Die Band Gewalt besteht aus vier Mitgliedern. Neben Patrick Wagner, Helen Henfling und Jasmin Rilke wird bewusst der LinnDrum aufgeführt. Der Drum-Computer dominiert mit den Synthies den Sound, der Elemente von Industrial, Post Punk, Dance und New Wave aufgreift. Die Gitarre ordnet sich dem Sound unter, tritt verzerrt auf und nicht immer erkennbar. Vielmehr stellt sich die Frage, ob hier gerade wirklich ein(e) Gitarrist:in spielt oder doch eher ein Computer die Sounds generiert („Egal wohin der Wind dich weht“). Der Einsatz einzelner doch untypischer Instrumente im Gewalt-Kosmos wie die Bläser in „Felicita“, machen die Songs vielschichtiger.

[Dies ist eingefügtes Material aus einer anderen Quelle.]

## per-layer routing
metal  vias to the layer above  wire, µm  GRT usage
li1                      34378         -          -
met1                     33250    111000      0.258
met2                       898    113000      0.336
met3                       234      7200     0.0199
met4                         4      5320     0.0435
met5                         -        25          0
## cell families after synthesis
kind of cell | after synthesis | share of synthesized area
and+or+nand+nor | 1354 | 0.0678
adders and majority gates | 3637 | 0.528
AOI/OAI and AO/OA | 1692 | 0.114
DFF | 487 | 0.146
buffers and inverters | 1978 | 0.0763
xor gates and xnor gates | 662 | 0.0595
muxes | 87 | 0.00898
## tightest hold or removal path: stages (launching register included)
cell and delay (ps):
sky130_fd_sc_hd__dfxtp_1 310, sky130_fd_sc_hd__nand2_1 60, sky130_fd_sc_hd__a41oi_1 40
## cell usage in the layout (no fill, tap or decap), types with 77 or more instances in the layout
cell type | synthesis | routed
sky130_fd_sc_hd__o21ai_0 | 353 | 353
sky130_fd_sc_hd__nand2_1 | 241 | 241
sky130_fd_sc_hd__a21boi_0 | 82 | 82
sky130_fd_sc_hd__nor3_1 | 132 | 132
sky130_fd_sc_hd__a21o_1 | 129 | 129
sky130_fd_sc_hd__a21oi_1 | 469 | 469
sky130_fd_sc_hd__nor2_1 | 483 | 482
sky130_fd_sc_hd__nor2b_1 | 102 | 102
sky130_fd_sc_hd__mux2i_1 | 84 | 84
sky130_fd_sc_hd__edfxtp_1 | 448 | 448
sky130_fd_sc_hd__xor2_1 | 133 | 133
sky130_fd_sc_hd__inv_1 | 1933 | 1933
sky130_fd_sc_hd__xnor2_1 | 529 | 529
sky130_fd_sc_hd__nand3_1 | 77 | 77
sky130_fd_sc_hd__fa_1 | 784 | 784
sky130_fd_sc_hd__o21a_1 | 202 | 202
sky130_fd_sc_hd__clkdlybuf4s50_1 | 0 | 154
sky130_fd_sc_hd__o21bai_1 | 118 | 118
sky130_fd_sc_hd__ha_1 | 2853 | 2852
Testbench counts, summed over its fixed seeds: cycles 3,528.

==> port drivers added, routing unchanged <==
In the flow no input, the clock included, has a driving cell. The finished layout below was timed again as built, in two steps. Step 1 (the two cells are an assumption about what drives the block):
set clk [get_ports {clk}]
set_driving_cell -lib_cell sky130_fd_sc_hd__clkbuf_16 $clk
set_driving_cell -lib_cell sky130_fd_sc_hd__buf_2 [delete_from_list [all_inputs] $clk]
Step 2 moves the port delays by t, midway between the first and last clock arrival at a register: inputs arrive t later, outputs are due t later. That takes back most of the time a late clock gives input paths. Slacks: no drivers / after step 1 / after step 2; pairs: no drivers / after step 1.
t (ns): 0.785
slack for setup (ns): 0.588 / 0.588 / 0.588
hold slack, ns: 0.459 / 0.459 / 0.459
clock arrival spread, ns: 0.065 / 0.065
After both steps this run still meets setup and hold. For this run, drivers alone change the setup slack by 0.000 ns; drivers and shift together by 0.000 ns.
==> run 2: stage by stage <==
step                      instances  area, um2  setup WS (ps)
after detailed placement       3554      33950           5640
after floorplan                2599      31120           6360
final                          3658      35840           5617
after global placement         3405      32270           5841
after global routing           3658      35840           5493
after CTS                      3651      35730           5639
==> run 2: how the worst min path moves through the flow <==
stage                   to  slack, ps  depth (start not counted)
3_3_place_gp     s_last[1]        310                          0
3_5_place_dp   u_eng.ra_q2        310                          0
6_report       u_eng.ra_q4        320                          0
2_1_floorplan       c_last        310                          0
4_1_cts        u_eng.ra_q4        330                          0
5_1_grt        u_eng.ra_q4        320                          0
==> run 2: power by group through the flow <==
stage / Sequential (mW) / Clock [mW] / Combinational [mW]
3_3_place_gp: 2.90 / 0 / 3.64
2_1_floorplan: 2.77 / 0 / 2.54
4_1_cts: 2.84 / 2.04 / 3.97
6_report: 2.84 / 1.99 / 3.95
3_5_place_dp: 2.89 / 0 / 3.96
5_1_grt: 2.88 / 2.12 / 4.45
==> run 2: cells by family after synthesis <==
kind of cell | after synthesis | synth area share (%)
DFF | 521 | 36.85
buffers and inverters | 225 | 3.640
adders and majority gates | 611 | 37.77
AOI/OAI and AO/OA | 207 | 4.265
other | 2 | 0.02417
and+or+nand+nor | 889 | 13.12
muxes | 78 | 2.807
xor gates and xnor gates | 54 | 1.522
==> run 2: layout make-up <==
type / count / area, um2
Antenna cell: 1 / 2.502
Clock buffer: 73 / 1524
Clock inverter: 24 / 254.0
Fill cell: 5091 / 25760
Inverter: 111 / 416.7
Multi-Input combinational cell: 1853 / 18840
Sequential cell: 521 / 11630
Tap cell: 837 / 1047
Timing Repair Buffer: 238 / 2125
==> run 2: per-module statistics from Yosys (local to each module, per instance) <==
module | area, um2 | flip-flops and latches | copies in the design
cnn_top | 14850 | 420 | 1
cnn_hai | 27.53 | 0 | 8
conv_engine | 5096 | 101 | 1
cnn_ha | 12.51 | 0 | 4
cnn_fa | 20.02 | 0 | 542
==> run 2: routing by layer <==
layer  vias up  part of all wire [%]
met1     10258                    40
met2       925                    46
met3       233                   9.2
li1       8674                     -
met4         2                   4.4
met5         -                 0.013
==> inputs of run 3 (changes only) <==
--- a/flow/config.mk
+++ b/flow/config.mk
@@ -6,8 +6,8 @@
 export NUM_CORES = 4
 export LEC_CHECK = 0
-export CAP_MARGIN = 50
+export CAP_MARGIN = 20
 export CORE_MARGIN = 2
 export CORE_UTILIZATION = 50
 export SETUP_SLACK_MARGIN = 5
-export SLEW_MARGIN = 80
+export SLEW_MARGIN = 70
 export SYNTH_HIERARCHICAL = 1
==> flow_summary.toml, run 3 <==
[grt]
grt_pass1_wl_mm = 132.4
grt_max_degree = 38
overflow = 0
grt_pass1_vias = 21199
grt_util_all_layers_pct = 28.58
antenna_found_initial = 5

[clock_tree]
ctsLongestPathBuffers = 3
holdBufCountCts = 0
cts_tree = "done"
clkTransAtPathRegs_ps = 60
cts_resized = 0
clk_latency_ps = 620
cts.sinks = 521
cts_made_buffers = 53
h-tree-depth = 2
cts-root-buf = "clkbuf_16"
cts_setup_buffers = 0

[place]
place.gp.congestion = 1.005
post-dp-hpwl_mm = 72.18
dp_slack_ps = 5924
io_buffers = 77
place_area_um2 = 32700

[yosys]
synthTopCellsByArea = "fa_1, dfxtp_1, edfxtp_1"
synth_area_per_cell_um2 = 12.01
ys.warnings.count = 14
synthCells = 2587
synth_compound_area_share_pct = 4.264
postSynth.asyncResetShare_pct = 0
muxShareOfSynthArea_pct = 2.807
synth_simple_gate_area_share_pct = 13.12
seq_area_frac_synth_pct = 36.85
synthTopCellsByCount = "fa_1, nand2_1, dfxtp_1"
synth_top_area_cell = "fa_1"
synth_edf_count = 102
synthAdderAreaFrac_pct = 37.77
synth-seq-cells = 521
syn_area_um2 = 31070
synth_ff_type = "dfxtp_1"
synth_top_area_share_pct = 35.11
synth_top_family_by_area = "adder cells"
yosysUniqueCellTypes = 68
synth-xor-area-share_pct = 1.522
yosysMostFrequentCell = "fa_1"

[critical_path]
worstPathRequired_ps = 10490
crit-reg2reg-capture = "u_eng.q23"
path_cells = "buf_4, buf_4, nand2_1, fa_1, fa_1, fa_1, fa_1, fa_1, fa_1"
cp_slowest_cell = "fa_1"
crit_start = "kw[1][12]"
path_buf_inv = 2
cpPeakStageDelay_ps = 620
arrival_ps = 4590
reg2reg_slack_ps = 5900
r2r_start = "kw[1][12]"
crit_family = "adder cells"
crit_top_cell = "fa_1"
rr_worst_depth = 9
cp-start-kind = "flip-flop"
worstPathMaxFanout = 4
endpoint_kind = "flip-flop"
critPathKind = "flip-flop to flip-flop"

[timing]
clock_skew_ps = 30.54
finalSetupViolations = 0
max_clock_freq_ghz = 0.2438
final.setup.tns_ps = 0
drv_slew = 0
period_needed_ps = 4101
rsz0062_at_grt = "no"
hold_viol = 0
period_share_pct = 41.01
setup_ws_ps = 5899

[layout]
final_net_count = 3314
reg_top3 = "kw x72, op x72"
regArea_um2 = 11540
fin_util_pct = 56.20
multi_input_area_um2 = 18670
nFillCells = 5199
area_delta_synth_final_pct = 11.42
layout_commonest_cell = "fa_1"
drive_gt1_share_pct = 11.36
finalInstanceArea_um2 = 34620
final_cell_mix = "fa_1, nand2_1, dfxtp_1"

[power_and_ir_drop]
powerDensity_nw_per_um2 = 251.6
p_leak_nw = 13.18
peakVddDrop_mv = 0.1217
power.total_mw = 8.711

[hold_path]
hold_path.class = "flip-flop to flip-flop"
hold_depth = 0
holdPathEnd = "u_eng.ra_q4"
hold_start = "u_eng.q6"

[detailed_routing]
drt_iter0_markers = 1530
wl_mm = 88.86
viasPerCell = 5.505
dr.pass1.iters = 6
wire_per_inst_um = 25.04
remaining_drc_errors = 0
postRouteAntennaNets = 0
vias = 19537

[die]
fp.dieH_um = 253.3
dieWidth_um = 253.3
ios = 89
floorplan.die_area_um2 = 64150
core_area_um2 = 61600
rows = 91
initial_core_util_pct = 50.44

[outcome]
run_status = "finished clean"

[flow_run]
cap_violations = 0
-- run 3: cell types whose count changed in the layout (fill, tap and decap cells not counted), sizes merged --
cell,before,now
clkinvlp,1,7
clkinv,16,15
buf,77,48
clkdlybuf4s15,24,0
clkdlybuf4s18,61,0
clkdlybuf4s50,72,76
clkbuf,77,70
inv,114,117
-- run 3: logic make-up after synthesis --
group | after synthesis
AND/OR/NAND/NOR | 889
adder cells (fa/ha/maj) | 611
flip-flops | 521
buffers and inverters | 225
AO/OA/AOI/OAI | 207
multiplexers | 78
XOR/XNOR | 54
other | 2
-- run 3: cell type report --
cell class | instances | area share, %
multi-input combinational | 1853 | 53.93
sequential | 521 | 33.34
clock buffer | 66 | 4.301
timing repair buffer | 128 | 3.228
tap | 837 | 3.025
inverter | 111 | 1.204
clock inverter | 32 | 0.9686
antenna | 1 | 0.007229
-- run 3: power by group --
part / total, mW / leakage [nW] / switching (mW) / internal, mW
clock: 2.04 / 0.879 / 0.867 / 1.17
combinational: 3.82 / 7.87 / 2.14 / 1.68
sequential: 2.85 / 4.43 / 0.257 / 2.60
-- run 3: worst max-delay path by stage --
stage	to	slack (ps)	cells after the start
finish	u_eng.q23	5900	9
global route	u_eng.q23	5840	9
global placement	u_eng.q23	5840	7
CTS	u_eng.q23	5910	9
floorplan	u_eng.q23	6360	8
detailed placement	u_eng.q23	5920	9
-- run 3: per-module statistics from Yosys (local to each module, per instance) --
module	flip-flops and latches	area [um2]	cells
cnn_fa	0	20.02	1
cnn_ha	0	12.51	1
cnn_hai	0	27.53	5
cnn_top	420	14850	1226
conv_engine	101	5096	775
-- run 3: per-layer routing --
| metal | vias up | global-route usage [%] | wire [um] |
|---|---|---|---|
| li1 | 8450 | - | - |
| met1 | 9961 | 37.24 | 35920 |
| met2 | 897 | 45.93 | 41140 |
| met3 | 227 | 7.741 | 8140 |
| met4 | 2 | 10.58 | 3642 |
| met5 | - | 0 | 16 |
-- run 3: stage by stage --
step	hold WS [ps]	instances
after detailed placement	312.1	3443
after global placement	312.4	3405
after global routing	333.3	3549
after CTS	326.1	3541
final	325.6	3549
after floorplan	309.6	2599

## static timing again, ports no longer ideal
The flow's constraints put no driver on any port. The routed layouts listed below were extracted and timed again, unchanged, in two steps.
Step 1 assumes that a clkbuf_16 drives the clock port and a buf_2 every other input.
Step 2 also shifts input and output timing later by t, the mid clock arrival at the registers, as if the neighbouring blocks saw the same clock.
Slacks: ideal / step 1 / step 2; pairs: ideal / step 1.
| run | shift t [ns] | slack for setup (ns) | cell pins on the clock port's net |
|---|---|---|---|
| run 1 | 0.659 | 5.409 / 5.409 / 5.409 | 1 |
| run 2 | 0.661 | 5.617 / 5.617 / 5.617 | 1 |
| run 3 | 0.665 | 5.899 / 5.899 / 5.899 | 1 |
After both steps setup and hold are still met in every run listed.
This is an optimization exercise on Yosys and OpenROAD, whose aim is small area, a short achievable clock period and few clock cycles per item, not a production implementation. In this exercise RTL edits were held to simulation tests only and were not proved equivalent to the original.

File: design/flow/run.sh
#!/bin/bash
# synth_recipe.tcl (not shown) runs the flow's synth.tcl, then flattens the netlist and writes it again
# the make line also repeats each setting of config.mk as NAME=value (left out here)
make -C /OpenROAD-flow-scripts/flow DESIGN_CONFIG=/design/flow/config.mk WORK_HOME=/design/flow/orfs CLKGATE_MAP_FILE= SYNTH_SCRIPT=/design/flow/synth_recipe.tcl finish
This design comes from an exercise in tuning for small area on the open sky130 flow, not from production work.
Where RTL was checked, it was by simulation tests only, not by an equivalence proof against the original.

==> inputs of job 5452 <==
==> flow/design.v <==
`timescale 1ns/100ps
`default_nettype none
package usb_ctrl_pkg;
	typedef logic [7:0] req_byte_t;
	typedef struct packed {
		req_byte_t   bm_request_type;
		req_byte_t   b_request;
		logic [15:0] w_value;
		logic [15:0] w_index;
		logic [15:0] w_length;
	} setup_pkt_t;
	typedef enum logic [1:0] {kind_standard, kind_class, kind_other} req_kind_t;
	typedef enum logic [2:0] {
		reply_none,
		reply_descr,
		reply_config,
		reply_status,
		reply_probe
	} reply_src_t;
	typedef struct packed {
		logic        start;
		reply_src_t  src;
		req_byte_t   descr_type;
		req_byte_t   descr_index;
		logic [15:0] w_length;
	} reply_req_t;
	typedef struct packed {
		req_byte_t config_value;
		logic      u1_enable;
		logic      u2_enable;
		logic      ltm_enable;
		logic      remote_wakeup;
	} dev_state_t;
	typedef struct packed {
		logic        strobe;
		logic [15:0] num;
		logic [15:0] alt;
	} intf_sel_t;
	localparam req_byte_t req_get_status        = 8'h00;
	localparam req_byte_t req_set_feature       = 8'h03;
	localparam req_byte_t req_get_descriptor    = 8'h06;
	localparam req_byte_t req_get_configuration = 8'h08;
	localparam req_byte_t req_set_configuration = 8'h09;
	localparam req_byte_t req_set_interface     = 8'h0B;
	localparam req_byte_t req_set_cur      = 8'h01;
	localparam req_byte_t req_get_cur      = 8'h81;
	localparam req_byte_t vs_probe_control = 8'h01;
	localparam req_byte_t recipient_device = 8'h00;
	localparam logic [15:0] feat_remote_wakeup = 16'd0;
	localparam logic [15:0] feat_u1_enable     = 16'd48;
	localparam logic [15:0] feat_u2_enable     = 16'd49;
	localparam logic [15:0] feat_ltm_enable    = 16'd50;
	localparam req_byte_t descr_device = 8'd1;
	localparam req_byte_t descr_config = 8'd2;
	localparam req_byte_t descr_string = 8'd3;
	localparam req_byte_t descr_bos    = 8'd15;
endpackage
`default_nettype wire
`timescale 1ns/100ps
`default_nettype none
package ep0_buf_pkg;
	typedef logic [31:0] buf_word_t;
	typedef logic [10:0] pkt_len_t;
	typedef logic [15:0] xfer_len_t;
	typedef logic [3:0]  word_idx_t;
	typedef struct packed {
		buf_word_t data;
		logic      wren;
		logic      commit;
		pkt_len_t  commit_len;
	} in_buf_t;
	typedef struct packed {
		buf_word_t data;
		pkt_len_t  len;
		logic      has_data;
	} out_buf_t;
endpackage
`default_nettype wire
`timescale 1ns/100ps
`default_nettype none
module descr_rom (
	input  wire [4:0]  addr,
	output wire [31:0] data
);
	logic [31:0] mem [32];
	initial begin
		$readmemh("descr_rom.hex", mem);
	end
	assign data = mem[addr];
endmodule
`default_nettype wire
`timescale 1ns/100ps
`default_nettype none
module usb_ep0_ctrl (
	input  wire        clk,
	input  wire        rst_n,
	input  wire        request_active,
	input  wire [7:0]  setup_bm_request_type,
	input  wire [7:0]  setup_b_request,
	input  wire [15:0] setup_w_value,
	input  wire [15:0] setup_w_index,
	input  wire [15:0] setup_w_length,
	input  wire        in_ready,
	output wire [31:0] in_data,
	output wire        in_wren,
	output wire        in_commit,
	output wire [10:0] in_commit_len,
	input  wire [31:0] out_data,
	input  wire [10:0] out_len,
	input  wire        out_has_data,
	output wire        out_rden,
	output wire        out_ack,
	output logic [7:0] current_config_value,
	output logic       intf_strobe,
	output logic [15:0] intf_num,
	output logic [15:0] intf_alt
);
	localparam logic [1:0] src_descr = 2'd0;
	localparam logic [1:0] src_config = 2'd1;
	localparam logic [1:0] src_status = 2'd2;
	localparam logic [1:0] src_probe = 2'd3;
	wire is_std = setup_bm_request_type[6:5] == 2'b00;
	wire is_class = setup_bm_request_type[6:5] == 2'b01;
	wire probe_ctl = setup_w_value[15:8] == 8'h01;
	wire [7:0] breq = setup_b_request;
	logic       u1_enable, u2_enable, ltm_enable, remote_wakeup;
	logic       probe_arm;
	logic       has_src;
	logic [1:0] src_c;
	logic [5:0] nat_len;
	logic [4:0] base_c;
	always_comb begin
		has_src = 1'b0;
		src_c = src_descr;
		nat_len = '0;
		base_c = '0;
		if (is_std && breq == 8'h06) begin
			has_src = 1'b1;
			src_c = src_descr;
			case (setup_w_value[15:8])
				8'd1: begin base_c = 5'd0; nat_len = 6'(16'd18); end
				8'd2: begin base_c = 5'd5; nat_len = 6'(16'd25); end
				8'd3: begin
					case (setup_w_value[7:0])
						8'd0: begin base_c = 5'd12; nat_len = 6'(16'd4); end
						8'd1: begin base_c = 5'd13; nat_len = 6'(16'd10); end
						8'd2: begin base_c = 5'd16; nat_len = 6'(16'd10); end
						default: ;
					endcase
				end
				8'd15: begin base_c = 5'd19; nat_len = 6'(16'd22); end
				default: ;
			endcase
		end else if (is_std && breq == 8'h08) begin
			has_src = 1'b1;
			src_c = src_config;
			nat_len = 6'd1;
		end else if (is_std && breq == 8'h00) begin
			has_src = 1'b1;
			src_c = src_status;
			nat_len = 6'd2;
		end else if (is_class && probe_ctl && breq == 8'h81) begin
			has_src = 1'b1;
			src_c = src_probe;
			nat_len = 6'(16'd34);
		end
	end
	wire [5:0] clamp_c = (setup_w_length < 16'(nat_len)) ? setup_w_length[5:0] : nat_len;
	wire       go_c = request_active && has_src && clamp_c != '0;
	always_ff @(posedge clk or negedge rst_n) begin
		if (!rst_n) begin
			current_config_value <= '0;
			u1_enable <= 1'b0;
			u2_enable <= 1'b0;
			ltm_enable <= 1'b0;
			remote_wakeup <= 1'b0;
			intf_strobe <= 1'b0;
			intf_num <= '0;
			intf_alt <= '0;
			probe_arm <= 1'b0;
		end else begin
			intf_strobe <= 1'b0;
			probe_arm <= 1'b0;
			if (request_active) begin
				if (is_std && breq == 8'h09)
					current_config_value <= setup_w_value[7:0];
				if (is_std && breq == 8'h0B) begin
					intf_strobe <= 1'b1;
					intf_num <= setup_w_index;
					intf_alt <= setup_w_value;
				end
				if (is_std && breq == 8'h03 && setup_w_index[7:0] == 8'h00) begin
					case (setup_w_value)
						16'd48: u1_enable <= 1'b1;
						16'd49: u2_enable <= 1'b1;
						16'd50: ltm_enable <= 1'b1;
						16'd0: remote_wakeup <= setup_w_index[9];
						default: ;
					endcase
				end
				probe_arm <= is_class && probe_ctl && breq == 8'h01;
			end
		end
	end
	typedef enum logic [1:0] {st_idle, st_fetch, st_write, st_commit} state_t;
	state_t     state;
	logic       pend;       
	logic [1:0] src_q;
	logic [4:0] base_q;
	logic [5:0] remain;     
	logic [3:0] ptr;        
	wire wr_fire = state == st_write && in_ready;
	wire pkt_last = ptr[1:0] == 2'd3 || {2'b00, ptr[1:0], 2'b00} + 6'd4 >= remain;
	wire reply_done = remain <= 6'd16;
	wire idle_nxt = (state == st_idle && !pend) || (state == st_commit && reply_done);
	wire accept = go_c && idle_nxt;
	always_ff @(posedge clk or negedge rst_n) begin
		if (!rst_n) begin
			state <= st_idle;
			pend <= 1'b0;
		end else begin
			pend <= accept;
			case (state)
				st_idle: if (pend) state <= st_fetch;
				st_fetch: state <= st_write;
				st_write: if (wr_fire && pkt_last) state <= st_commit;
				st_commit: state <= reply_done ? st_idle : st_fetch;
				default: state <= st_idle;
			endcase
		end
	end
	always_ff @(posedge clk) begin
		if (accept) begin
			src_q <= src_c;
			base_q <= base_c;
			remain <= clamp_c;
		end else if (state == st_commit) begin
			remain[5:4] <= remain[5:4] - 2'd1;
		end
		if (pend)
			ptr <= '0;
		else if (wr_fire)
			ptr <= ptr + 4'd1;
	end
	logic [31:0] rom_data;
	logic [31:0] probe_word;
	descr_rom u_rom (
		.addr (base_q + 5'(ptr)),
		.data (rom_data)
	);
	always_comb begin
		case (src_q)
			src_descr: in_data_c = rom_data;
			src_config: in_data_c = {current_config_value, 24'h0};
			src_status: in_data_c = {3'b000, ltm_enable, u2_enable, u1_enable, remote_wakeup,
				1'b1, 24'h0};
			default: in_data_c = probe_word;
		endcase
	end
	logic [31:0] in_data_c;
	assign in_data = in_data_c;
	assign in_wren = wr_fire;
	assign in_commit = state == st_commit;
	assign in_commit_len = {6'd0, (remain > 6'd16) ? 5'd16 : remain[4:0]};
	logic       busy;
	logic [8:0] cnt;
	logic       p;
	logic       word_valid;
	logic [3:0] word_idx;
	wire len_wrap = out_len[10:2] == 9'h1FF && out_len[1:0] != 2'b00;
	assign out_rden = busy && (cnt != '0 || p);
	assign out_ack = busy && cnt == '0 && !p;
	always_ff @(posedge clk or negedge rst_n) begin
		if (!rst_n) begin
			busy <= 1'b0;
			cnt <= '0;
			p <= 1'b0;
			word_valid <= 1'b0;
			word_idx <= '0;
		end else begin
			word_valid <= out_rden;
			if (!busy) begin
				if (out_has_data) begin
					busy <= 1'b1;
					cnt <= len_wrap ? 9'd0 : out_len[10:2];
					p <= out_len[1:0] != 2'b00 && !len_wrap;
				end
			end else if (out_rden) begin
				if (p)
					p <= 1'b0;
				else
					cnt <= cnt - 9'd1;
			end else begin
				busy <= 1'b0;
			end
			if (!busy)
				word_idx <= '0;
			else if (word_valid)
				word_idx <= word_idx + 4'd1;
		end
	end
	logic       armed;
	logic       commit_q, commit_q2;
	logic       cur_valid;
	logic [9:0][31:0] sr;
	logic [8:0][31:0] cur;
	logic [8:0][31:0] rst_blk;
	assign rst_blk = {32'h0000_0000, 32'h7307_0000, 32'h0000_4059,
		32'h9900_D049, 32'h0000_00C6, 32'h0000_0000,
		32'h0000_0000, 32'h2A2C_0A00, 32'h0000_0101};
	always_ff @(posedge clk)
		sr <= {sr[8:0], out_data};
	always_ff @(posedge clk or negedge rst_n) begin
		if (!rst_n) begin
			armed <= 1'b0;
			commit_q <= 1'b0;
			commit_q2 <= 1'b0;
			cur_valid <= 1'b0;
		end else begin
			commit_q <= 1'b0;
			commit_q2 <= commit_q;
			if (probe_arm) begin
				armed <= 1'b1;
			end else if (armed && word_valid && word_idx == 4'd8) begin
				armed <= 1'b0;
				commit_q <= 1'b1;
			end
			if (commit_q2)
				cur_valid <= 1'b1;
		end
	end
	always_ff @(posedge clk)
		if (commit_q2)
			cur <= {sr[1], sr[2], sr[3], sr[4], sr[5], sr[6], sr[7], sr[8], sr[9]};
	assign probe_word = cur_valid ? (ptr[3] ? cur[8] : cur[ptr[2:0]]) :
		(ptr[3] ? rst_blk[8] : rst_blk[ptr[2:0]]);
endmodule
`default_nettype wire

Die Songs sind geprägt von einem sehr tanzbaren Rhythmus, ein Credo, welches die Band auf ihrer Homepage auch klar formuliert: „We come to make you dance […]“ Fast jeder Track zieht die Hörenden in einen Bann, in einen Takt, der mensch Arme wirbelnd und um sich selbst kreiselnd vergessen lässt, dass die Texte dem entgegenstehen. „[…] to blow your mind“ ergänzen Gewalt ihr Credo. Und sie hauen um, indem sie in Orwell’scher Manier den Hörenden und Tanzenden vor Augen führen, dass die Menschen die objektive Realität verleugnen, ihre Lügen glauben und die zur Realität werden. „Doppeldenk“ nennt dies Orwell. Somit wird wieder ein Stück dieser Dystopie, die vor über 70 Jahren geschrieben wurde, zur Realität. Laut Pressetext soll dieses Album ein Notschrei sein, der genau darauf hinweist. Lasst uns nicht nur zuhören, sondern handeln.
Wertung
„Doppeldenk“ ist ein Album, welches mich bereits nach dem ersten Hören aus meiner Komfortzone herausgeholt hat. Waren es zu Beginn die Ähnlichkeiten zu DAF, die mich neugierig machten, so kristallisierte sich nach und nach die unverwechselbare Rhythmik, der mit Drum-Computer produzierte Sound zwischen Industrial und Post Punk und diese wahnsinnig negierte Sicht auf die Gesellschaft als individuelle Stärke dieses Werks heraus.
Frank Diedrichs
Frank lebt seit über zwanzig Jahren in der Mitte Niedersachsens und unterrichtet Kinder und Jugendliche an einer Oberschule. Nach seiner musikalischen Erstprägung durch die Toten Hosen und Abstürzenden Brieftauben erweiterte er seine Hörgewohnheiten: Folkpunk, Singer-/Songwriter, Blues, Deutschpunk, US-/UK-Punk. Dabei kommt von Johnny Cash über The Beatles und Pascow bis hin zu Marvin Gaye eine Menge Vielfalt aus den Boxen, am liebsten als Vinyl.